Task directions: Say how many lines in the entries hold the word "asynchronous", and reply with that number only.

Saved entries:
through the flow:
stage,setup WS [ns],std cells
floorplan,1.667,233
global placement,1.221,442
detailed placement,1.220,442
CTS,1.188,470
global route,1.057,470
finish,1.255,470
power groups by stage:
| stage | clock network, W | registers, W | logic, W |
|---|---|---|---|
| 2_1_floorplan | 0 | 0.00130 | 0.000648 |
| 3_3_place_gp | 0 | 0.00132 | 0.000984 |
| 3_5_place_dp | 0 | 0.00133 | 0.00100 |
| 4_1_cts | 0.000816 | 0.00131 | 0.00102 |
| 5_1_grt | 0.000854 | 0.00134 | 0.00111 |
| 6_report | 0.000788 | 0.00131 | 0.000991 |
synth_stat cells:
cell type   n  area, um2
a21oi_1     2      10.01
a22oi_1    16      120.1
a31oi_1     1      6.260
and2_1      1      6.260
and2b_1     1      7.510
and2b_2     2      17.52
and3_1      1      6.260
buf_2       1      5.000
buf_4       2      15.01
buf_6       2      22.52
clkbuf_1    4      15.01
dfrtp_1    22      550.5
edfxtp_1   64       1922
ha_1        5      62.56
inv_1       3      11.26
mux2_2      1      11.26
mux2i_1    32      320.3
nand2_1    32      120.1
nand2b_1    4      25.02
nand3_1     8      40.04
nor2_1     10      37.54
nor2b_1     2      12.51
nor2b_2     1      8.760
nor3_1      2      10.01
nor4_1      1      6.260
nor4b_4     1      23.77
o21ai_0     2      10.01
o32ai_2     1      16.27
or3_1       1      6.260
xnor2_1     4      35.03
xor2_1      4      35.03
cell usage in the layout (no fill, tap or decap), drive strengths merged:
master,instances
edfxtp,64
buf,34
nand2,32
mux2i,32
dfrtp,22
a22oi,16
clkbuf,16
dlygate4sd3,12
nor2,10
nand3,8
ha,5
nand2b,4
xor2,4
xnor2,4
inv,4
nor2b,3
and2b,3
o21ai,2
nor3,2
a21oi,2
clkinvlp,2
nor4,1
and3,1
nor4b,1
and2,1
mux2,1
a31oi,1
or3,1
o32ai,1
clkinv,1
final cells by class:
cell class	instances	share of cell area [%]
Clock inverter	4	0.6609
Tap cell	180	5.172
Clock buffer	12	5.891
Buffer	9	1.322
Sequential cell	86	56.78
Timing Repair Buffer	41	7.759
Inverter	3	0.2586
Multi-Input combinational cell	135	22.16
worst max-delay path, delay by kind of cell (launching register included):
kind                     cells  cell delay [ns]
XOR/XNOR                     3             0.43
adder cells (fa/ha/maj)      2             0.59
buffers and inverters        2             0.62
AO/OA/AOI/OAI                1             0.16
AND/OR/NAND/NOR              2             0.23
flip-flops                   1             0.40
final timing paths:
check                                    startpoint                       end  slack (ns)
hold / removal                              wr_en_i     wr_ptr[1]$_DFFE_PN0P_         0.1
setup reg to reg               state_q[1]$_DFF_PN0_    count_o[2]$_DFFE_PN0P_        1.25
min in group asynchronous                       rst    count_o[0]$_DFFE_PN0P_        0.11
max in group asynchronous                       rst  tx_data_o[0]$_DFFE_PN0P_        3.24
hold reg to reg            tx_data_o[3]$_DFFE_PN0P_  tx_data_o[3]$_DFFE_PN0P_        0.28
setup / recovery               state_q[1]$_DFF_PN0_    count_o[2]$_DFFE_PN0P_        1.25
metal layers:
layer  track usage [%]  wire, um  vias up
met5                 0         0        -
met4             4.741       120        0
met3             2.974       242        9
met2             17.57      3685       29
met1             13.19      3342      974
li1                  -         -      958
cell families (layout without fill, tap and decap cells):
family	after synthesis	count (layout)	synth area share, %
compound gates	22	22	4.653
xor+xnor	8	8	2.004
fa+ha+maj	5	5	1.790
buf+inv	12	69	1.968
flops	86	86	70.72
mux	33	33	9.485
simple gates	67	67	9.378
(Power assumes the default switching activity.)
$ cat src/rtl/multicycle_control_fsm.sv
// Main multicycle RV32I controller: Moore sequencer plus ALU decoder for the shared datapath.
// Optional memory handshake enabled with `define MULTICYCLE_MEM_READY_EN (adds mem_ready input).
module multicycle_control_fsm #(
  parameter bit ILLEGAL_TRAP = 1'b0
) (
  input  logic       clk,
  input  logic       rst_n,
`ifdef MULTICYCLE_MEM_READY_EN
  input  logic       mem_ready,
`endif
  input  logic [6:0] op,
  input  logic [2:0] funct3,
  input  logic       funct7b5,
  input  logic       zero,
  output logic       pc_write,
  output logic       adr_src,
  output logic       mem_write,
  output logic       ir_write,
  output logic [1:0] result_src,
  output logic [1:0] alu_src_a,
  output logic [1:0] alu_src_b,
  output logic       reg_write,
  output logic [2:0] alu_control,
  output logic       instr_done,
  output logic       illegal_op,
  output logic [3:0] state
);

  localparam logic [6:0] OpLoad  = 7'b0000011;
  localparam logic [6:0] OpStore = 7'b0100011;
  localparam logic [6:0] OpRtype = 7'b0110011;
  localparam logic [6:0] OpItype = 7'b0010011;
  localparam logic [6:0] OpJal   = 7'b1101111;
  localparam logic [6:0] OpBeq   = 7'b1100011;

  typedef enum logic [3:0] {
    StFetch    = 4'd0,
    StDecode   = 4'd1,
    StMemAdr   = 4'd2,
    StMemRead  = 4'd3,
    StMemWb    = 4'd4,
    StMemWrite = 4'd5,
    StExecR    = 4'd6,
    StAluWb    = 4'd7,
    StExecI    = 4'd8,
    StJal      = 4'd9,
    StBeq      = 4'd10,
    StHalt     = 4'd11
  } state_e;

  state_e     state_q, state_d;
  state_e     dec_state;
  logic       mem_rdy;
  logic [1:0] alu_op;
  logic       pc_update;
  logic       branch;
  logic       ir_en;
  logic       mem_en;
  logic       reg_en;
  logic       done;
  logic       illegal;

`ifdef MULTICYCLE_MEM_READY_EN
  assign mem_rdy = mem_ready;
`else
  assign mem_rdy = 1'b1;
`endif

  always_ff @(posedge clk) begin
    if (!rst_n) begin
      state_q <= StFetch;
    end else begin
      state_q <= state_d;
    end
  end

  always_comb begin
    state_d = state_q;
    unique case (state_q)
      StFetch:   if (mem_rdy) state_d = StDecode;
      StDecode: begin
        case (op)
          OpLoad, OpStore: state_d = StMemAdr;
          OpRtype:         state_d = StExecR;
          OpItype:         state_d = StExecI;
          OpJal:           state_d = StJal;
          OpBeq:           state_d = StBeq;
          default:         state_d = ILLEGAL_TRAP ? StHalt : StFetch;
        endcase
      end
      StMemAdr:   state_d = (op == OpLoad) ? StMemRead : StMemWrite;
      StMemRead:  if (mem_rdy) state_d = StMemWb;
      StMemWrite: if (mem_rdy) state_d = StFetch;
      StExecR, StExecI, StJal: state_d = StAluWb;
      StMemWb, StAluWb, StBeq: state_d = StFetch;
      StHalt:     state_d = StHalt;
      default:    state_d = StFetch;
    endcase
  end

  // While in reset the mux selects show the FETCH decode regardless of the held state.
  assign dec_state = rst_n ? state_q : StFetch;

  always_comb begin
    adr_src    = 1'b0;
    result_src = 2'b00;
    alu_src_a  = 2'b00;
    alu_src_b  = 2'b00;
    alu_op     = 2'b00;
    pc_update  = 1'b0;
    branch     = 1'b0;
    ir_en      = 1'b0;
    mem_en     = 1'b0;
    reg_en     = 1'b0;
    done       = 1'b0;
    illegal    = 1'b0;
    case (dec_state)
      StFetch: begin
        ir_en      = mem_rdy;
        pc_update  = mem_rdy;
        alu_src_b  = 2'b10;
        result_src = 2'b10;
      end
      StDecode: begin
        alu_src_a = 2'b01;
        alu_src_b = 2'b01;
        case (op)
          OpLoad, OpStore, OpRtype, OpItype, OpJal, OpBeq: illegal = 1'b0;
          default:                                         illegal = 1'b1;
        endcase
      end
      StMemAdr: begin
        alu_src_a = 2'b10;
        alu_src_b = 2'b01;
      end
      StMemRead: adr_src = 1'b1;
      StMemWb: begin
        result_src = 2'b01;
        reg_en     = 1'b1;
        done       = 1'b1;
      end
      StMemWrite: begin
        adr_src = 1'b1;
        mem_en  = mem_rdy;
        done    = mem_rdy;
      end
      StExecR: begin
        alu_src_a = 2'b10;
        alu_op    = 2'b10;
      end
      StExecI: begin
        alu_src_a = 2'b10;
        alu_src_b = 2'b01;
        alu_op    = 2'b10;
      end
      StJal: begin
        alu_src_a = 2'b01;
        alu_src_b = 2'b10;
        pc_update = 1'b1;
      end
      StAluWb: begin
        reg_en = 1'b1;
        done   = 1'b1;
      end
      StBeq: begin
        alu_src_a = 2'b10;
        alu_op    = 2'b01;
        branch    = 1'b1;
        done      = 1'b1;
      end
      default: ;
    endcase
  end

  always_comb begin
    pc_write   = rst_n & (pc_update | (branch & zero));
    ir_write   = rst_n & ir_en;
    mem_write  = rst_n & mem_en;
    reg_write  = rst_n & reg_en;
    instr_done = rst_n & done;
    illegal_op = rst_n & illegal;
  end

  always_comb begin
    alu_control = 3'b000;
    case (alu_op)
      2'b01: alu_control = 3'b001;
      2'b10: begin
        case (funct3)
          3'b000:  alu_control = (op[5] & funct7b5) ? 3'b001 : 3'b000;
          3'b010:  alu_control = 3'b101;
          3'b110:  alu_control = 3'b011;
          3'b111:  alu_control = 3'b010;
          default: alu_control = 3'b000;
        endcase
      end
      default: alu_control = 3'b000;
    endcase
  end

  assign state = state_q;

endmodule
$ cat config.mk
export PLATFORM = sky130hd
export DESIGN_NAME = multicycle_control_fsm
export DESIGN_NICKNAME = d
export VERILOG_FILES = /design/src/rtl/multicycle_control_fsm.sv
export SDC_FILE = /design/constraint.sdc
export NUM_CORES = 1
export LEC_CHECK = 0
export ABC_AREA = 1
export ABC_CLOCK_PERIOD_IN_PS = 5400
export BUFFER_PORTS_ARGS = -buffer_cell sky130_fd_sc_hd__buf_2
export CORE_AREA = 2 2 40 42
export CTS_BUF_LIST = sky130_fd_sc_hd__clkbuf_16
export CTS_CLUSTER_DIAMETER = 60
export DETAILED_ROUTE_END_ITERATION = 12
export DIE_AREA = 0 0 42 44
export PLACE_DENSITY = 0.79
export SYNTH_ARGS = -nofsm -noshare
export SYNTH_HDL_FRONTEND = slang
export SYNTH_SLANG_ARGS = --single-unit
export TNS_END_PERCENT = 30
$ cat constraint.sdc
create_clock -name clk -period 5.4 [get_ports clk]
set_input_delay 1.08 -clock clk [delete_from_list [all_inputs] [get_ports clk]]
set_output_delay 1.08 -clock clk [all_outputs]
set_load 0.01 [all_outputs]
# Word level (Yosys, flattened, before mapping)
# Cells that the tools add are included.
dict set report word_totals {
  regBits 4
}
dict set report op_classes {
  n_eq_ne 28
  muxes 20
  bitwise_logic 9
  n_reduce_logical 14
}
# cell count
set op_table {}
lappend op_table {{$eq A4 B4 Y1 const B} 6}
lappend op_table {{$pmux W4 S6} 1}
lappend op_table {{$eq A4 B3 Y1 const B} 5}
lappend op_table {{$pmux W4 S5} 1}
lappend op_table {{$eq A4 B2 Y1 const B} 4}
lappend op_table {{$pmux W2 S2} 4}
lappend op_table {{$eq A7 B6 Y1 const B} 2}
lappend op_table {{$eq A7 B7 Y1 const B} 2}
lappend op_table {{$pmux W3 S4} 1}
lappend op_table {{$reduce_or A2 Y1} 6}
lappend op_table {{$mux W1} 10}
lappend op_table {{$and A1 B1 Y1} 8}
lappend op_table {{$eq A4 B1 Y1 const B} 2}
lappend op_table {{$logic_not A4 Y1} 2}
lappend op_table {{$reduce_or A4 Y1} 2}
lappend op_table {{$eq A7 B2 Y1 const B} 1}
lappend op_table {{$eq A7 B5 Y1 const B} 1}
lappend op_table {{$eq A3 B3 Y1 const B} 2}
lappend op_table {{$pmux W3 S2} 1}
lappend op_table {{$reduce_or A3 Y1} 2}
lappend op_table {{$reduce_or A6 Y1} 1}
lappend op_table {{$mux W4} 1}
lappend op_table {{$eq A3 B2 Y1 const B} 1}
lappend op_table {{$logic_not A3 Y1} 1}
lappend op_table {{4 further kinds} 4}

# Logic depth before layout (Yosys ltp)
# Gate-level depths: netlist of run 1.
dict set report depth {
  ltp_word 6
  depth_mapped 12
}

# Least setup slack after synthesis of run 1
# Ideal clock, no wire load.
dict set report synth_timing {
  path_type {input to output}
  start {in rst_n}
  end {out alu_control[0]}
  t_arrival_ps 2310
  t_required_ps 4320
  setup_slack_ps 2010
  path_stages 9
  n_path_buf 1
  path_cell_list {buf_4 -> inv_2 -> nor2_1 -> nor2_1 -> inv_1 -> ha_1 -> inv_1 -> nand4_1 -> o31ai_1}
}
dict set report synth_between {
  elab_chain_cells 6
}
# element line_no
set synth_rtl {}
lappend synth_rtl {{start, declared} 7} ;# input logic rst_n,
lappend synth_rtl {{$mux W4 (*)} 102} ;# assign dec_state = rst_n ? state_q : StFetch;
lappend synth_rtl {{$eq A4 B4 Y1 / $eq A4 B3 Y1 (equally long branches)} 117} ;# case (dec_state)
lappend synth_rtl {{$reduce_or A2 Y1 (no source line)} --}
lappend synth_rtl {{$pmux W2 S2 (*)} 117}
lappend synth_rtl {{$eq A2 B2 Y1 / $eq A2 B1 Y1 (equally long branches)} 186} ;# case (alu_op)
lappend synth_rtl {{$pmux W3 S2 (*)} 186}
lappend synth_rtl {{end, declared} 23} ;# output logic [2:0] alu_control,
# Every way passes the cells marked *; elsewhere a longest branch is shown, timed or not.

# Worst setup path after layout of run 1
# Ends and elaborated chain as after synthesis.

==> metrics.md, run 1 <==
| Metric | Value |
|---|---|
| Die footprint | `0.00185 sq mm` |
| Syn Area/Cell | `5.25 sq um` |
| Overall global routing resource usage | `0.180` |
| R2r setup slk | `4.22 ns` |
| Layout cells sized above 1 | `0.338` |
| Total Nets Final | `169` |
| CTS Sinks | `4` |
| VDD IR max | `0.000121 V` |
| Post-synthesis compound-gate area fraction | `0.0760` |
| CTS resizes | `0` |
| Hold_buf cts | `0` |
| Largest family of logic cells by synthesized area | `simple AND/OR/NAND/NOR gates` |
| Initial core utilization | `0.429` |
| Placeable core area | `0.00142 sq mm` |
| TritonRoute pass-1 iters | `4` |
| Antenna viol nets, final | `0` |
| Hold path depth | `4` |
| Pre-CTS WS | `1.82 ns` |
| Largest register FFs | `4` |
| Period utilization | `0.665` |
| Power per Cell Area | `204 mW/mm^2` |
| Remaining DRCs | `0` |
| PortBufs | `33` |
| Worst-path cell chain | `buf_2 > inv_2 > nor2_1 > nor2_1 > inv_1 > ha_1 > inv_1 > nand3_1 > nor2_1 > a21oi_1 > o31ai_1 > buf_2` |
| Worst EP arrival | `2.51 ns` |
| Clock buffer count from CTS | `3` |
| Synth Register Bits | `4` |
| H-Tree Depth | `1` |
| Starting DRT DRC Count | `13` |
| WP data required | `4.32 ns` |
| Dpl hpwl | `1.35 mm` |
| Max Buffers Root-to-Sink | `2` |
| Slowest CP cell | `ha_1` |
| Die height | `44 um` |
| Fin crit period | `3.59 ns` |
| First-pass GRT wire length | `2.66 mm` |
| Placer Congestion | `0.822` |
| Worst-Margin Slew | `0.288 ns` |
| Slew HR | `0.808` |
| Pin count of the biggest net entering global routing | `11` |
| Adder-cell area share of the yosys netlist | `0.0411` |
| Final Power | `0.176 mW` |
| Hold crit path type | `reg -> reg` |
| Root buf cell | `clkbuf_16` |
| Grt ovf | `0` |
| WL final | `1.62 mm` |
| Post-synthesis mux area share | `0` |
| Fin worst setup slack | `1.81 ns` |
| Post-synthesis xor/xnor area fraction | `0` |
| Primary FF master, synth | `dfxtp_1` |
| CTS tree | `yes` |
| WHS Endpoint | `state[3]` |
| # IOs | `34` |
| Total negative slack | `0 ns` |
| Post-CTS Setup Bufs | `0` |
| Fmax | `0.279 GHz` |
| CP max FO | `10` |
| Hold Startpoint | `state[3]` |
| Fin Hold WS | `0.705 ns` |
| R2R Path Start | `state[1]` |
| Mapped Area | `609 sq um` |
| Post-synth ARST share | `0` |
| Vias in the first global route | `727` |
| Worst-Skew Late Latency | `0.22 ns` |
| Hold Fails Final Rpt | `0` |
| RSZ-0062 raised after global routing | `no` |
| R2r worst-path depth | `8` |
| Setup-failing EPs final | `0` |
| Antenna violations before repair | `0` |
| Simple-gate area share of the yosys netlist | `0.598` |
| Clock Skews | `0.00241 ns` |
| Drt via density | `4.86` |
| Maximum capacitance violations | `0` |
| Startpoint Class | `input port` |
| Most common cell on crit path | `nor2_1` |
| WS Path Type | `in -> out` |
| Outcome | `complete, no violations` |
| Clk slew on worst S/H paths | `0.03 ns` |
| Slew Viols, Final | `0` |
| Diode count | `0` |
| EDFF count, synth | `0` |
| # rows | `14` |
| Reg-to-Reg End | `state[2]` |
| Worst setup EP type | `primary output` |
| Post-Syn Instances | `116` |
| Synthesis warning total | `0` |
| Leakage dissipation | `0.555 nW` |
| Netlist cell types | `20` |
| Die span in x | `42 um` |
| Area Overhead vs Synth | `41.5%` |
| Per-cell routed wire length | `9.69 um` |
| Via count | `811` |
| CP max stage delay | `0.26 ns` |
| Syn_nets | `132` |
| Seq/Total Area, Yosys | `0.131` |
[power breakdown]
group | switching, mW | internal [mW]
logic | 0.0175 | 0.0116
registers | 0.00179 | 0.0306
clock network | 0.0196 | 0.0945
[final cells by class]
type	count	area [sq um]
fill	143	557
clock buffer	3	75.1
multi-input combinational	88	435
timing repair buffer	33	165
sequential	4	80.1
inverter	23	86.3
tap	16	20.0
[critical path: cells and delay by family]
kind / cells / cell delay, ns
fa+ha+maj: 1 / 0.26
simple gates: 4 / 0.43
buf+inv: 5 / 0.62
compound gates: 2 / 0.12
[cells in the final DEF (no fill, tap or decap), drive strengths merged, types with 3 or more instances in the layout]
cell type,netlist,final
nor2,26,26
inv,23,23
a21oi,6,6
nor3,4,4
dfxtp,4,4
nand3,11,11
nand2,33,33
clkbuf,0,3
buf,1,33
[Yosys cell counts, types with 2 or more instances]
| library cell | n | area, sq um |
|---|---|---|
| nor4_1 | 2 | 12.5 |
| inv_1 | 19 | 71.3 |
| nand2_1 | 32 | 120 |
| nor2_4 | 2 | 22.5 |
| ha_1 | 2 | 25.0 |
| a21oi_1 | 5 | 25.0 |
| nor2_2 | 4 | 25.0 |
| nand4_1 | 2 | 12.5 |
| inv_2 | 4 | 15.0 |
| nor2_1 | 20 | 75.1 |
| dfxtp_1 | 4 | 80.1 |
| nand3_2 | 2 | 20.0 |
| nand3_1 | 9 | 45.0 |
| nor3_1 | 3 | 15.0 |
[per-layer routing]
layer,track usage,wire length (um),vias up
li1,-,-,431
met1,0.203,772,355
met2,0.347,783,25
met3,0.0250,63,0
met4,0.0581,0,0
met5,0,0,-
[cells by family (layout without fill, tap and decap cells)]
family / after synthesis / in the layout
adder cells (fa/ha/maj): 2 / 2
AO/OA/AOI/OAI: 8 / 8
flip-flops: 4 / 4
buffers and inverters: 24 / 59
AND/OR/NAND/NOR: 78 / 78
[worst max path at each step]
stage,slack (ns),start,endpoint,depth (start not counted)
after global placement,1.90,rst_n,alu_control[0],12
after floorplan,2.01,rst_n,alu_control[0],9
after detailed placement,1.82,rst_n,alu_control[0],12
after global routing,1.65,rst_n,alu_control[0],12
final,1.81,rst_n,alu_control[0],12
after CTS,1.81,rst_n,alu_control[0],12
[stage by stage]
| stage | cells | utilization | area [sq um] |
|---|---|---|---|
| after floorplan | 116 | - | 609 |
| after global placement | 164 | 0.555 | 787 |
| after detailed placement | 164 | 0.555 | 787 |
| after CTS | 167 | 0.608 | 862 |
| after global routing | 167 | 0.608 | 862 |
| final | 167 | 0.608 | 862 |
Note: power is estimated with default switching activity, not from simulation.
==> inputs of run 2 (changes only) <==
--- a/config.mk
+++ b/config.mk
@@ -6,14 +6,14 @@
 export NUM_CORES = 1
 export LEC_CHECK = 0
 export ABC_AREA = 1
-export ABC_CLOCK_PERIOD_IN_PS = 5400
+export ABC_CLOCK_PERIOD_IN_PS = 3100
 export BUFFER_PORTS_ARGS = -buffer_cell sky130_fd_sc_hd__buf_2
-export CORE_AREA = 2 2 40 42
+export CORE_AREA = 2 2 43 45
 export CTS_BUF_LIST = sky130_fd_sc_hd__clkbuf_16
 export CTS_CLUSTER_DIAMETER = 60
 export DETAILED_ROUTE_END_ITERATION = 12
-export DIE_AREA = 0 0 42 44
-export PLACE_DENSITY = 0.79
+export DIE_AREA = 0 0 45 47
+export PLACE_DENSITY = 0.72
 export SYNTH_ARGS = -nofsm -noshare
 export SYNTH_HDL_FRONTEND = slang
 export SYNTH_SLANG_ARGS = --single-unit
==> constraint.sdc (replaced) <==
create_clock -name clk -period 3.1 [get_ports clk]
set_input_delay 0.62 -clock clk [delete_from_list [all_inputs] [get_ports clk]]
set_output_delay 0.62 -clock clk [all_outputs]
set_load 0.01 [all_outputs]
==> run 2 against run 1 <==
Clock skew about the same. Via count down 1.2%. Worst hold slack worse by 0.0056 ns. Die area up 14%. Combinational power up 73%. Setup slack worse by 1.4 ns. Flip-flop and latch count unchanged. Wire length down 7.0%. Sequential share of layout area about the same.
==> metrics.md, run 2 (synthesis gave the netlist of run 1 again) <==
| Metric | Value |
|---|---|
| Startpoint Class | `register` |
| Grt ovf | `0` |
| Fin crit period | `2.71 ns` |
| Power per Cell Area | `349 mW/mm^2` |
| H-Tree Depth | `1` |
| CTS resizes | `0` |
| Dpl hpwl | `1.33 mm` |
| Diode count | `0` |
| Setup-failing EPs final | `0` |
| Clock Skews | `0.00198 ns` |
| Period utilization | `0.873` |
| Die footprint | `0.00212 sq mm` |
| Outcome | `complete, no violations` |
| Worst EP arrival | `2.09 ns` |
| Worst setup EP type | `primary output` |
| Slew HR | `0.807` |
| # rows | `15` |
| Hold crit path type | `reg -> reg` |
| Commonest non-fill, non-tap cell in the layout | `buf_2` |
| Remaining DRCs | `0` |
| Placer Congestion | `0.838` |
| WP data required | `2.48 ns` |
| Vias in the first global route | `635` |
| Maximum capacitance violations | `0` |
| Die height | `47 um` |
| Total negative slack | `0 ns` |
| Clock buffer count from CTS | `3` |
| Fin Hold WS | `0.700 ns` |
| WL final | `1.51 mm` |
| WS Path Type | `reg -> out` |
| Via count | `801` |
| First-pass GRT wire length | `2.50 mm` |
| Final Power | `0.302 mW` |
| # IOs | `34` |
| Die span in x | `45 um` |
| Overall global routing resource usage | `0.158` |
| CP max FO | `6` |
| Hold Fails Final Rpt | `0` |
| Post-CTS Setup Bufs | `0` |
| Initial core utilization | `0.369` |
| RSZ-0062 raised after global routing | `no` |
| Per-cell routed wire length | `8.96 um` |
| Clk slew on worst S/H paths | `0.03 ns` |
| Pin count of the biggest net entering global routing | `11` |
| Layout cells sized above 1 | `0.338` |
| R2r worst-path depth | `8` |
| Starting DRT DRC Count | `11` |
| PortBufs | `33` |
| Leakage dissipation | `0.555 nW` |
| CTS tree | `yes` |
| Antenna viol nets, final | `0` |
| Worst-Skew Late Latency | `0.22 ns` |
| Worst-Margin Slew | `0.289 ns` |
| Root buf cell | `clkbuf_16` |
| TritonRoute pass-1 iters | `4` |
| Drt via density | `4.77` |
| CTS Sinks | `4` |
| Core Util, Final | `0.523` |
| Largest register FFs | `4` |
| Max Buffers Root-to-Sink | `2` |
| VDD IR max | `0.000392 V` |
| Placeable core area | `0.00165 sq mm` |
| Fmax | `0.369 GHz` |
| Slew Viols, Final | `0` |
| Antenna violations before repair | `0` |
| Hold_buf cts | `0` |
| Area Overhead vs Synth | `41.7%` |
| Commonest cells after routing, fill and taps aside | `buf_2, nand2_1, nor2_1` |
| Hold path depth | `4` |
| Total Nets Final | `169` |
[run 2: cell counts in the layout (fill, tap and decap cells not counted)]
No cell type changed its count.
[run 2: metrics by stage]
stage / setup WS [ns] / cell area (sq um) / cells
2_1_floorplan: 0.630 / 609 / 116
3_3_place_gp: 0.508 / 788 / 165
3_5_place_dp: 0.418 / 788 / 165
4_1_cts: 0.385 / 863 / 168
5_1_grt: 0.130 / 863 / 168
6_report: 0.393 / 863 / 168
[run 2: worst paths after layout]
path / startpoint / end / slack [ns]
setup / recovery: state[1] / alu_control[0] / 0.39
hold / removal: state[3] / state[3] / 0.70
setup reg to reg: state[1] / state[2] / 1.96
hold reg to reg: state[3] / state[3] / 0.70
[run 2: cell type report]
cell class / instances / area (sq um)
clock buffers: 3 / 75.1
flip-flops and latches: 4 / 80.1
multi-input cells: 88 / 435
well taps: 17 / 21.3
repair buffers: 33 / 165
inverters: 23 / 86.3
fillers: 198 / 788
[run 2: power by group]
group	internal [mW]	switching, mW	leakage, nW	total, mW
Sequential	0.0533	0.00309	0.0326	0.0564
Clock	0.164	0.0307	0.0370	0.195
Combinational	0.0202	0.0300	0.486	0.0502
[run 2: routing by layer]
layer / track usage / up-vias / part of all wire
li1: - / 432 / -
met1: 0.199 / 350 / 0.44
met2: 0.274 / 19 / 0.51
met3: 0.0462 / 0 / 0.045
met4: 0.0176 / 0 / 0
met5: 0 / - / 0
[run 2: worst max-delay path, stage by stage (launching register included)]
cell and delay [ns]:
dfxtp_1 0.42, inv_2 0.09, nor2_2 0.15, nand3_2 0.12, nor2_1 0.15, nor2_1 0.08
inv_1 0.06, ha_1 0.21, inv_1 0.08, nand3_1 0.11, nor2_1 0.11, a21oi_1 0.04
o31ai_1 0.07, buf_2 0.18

Written reply: 2